Stored items
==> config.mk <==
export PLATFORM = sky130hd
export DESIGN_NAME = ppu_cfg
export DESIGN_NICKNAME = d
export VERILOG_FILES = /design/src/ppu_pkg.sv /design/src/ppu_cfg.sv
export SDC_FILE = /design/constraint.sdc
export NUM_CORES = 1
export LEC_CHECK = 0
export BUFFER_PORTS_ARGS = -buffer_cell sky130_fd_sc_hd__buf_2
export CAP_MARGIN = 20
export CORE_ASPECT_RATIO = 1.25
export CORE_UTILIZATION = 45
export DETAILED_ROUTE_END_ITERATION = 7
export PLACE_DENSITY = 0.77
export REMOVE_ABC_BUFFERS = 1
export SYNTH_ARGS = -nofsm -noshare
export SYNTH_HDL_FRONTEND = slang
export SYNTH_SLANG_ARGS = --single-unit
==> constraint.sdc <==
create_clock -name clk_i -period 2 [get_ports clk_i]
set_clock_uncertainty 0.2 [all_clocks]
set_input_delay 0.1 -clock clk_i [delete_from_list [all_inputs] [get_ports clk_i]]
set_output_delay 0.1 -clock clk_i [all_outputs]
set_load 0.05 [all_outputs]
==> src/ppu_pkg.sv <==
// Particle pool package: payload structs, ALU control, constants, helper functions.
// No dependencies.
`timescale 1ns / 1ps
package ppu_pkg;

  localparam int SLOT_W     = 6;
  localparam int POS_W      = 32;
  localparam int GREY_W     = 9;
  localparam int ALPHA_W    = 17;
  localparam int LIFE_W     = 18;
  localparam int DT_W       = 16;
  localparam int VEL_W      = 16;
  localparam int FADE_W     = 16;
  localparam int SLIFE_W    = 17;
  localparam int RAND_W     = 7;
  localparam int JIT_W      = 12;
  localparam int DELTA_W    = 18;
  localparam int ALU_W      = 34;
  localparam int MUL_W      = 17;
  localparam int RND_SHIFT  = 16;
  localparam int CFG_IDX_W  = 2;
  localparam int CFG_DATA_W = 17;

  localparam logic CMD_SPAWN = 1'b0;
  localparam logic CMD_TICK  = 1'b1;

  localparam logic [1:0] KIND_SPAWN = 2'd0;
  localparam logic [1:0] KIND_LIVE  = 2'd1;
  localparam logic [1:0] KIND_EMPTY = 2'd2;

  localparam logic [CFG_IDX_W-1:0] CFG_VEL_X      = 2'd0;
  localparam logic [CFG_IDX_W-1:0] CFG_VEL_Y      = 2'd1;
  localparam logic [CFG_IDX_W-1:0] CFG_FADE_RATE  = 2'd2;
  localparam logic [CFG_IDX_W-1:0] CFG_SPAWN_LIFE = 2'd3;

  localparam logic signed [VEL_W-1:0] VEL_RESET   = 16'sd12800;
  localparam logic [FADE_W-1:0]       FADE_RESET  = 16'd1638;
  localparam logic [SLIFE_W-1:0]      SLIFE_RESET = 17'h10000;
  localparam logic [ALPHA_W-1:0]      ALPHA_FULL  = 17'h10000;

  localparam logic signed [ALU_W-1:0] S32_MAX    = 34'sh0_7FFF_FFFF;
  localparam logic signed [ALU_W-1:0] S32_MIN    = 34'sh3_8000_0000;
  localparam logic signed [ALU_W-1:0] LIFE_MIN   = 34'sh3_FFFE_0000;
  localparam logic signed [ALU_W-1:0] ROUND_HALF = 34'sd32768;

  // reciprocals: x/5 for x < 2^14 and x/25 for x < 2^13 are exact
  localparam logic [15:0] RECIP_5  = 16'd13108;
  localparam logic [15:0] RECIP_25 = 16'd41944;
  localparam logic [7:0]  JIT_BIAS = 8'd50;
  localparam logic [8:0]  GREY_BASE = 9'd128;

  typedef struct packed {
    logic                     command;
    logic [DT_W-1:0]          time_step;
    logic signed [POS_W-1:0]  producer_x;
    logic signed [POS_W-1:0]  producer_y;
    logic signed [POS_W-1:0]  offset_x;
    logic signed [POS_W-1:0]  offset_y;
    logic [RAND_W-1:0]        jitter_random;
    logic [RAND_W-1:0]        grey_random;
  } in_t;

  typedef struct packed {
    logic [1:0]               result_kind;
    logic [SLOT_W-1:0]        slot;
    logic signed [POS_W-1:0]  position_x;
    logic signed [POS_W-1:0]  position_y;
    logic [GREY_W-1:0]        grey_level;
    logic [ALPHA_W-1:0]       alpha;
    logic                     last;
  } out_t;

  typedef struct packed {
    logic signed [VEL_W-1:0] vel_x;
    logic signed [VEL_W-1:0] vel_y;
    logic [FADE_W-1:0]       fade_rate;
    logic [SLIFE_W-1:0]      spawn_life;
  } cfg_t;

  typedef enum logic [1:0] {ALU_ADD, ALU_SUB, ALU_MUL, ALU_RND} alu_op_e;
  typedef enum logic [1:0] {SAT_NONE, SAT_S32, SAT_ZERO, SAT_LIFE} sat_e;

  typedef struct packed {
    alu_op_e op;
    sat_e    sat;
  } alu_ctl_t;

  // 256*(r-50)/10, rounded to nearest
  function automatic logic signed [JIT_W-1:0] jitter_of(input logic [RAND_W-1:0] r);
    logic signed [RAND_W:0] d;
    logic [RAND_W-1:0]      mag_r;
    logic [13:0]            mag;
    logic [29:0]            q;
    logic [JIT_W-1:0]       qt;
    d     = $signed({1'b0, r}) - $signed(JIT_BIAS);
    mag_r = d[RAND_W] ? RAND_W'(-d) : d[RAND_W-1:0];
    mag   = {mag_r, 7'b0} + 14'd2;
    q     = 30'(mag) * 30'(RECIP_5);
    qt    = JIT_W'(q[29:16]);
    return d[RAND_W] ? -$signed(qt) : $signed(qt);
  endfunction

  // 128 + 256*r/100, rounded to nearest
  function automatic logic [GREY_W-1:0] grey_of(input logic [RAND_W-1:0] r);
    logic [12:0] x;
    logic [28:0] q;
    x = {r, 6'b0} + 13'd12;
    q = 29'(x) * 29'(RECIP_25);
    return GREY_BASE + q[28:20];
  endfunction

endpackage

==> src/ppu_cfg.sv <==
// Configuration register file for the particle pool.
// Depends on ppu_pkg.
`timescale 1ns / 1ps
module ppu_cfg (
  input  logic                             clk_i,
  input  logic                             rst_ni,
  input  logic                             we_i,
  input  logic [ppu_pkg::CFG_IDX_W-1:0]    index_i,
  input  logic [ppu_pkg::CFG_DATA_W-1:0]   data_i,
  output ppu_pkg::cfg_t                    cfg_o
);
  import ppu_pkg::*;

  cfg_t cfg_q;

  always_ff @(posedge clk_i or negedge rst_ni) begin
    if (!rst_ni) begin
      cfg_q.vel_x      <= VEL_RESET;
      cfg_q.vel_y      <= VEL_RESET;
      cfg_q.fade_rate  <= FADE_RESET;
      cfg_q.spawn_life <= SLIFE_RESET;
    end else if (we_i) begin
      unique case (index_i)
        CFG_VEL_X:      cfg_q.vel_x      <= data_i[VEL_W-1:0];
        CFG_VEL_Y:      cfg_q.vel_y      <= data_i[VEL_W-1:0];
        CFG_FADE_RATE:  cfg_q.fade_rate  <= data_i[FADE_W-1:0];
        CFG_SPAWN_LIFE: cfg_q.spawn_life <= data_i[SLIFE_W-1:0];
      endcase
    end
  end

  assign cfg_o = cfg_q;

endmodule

---

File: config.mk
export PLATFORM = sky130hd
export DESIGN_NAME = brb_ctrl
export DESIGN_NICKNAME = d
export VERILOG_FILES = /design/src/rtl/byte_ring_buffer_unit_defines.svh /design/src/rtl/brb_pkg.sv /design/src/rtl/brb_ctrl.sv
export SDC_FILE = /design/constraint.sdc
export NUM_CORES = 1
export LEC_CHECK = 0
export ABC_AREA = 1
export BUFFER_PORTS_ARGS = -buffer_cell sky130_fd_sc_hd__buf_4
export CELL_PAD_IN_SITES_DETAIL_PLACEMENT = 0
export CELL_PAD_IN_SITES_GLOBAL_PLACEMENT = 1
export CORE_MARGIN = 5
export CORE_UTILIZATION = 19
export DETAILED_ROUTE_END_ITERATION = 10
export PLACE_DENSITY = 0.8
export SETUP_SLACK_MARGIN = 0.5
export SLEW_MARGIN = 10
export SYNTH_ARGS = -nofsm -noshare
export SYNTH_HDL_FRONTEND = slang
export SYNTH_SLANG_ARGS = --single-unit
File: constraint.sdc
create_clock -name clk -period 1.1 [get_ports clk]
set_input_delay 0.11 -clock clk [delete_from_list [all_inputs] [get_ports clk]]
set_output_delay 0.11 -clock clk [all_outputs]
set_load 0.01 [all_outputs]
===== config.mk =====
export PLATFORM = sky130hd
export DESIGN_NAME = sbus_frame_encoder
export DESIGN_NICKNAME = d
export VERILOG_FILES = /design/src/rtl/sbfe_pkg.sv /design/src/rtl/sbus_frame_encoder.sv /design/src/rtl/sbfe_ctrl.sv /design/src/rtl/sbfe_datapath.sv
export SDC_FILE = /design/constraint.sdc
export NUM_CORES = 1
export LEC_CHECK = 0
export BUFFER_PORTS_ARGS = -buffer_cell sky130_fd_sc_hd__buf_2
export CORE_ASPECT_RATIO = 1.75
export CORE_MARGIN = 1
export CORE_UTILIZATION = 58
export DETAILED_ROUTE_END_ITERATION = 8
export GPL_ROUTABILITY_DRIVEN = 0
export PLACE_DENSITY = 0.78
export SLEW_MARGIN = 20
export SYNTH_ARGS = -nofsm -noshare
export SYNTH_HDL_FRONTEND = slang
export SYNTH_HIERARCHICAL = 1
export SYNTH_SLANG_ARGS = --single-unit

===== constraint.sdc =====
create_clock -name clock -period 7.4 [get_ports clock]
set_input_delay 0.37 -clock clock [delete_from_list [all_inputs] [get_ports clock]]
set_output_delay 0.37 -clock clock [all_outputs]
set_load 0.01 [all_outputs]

### How to complete this task
What is needed is every line of the records that contains the word "period".

### Response
create_clock -name clk_i -period 2 [get_ports clk_i]
create_clock -name clk -period 1.1 [get_ports clk]
create_clock -name clock -period 7.4 [get_ports clock]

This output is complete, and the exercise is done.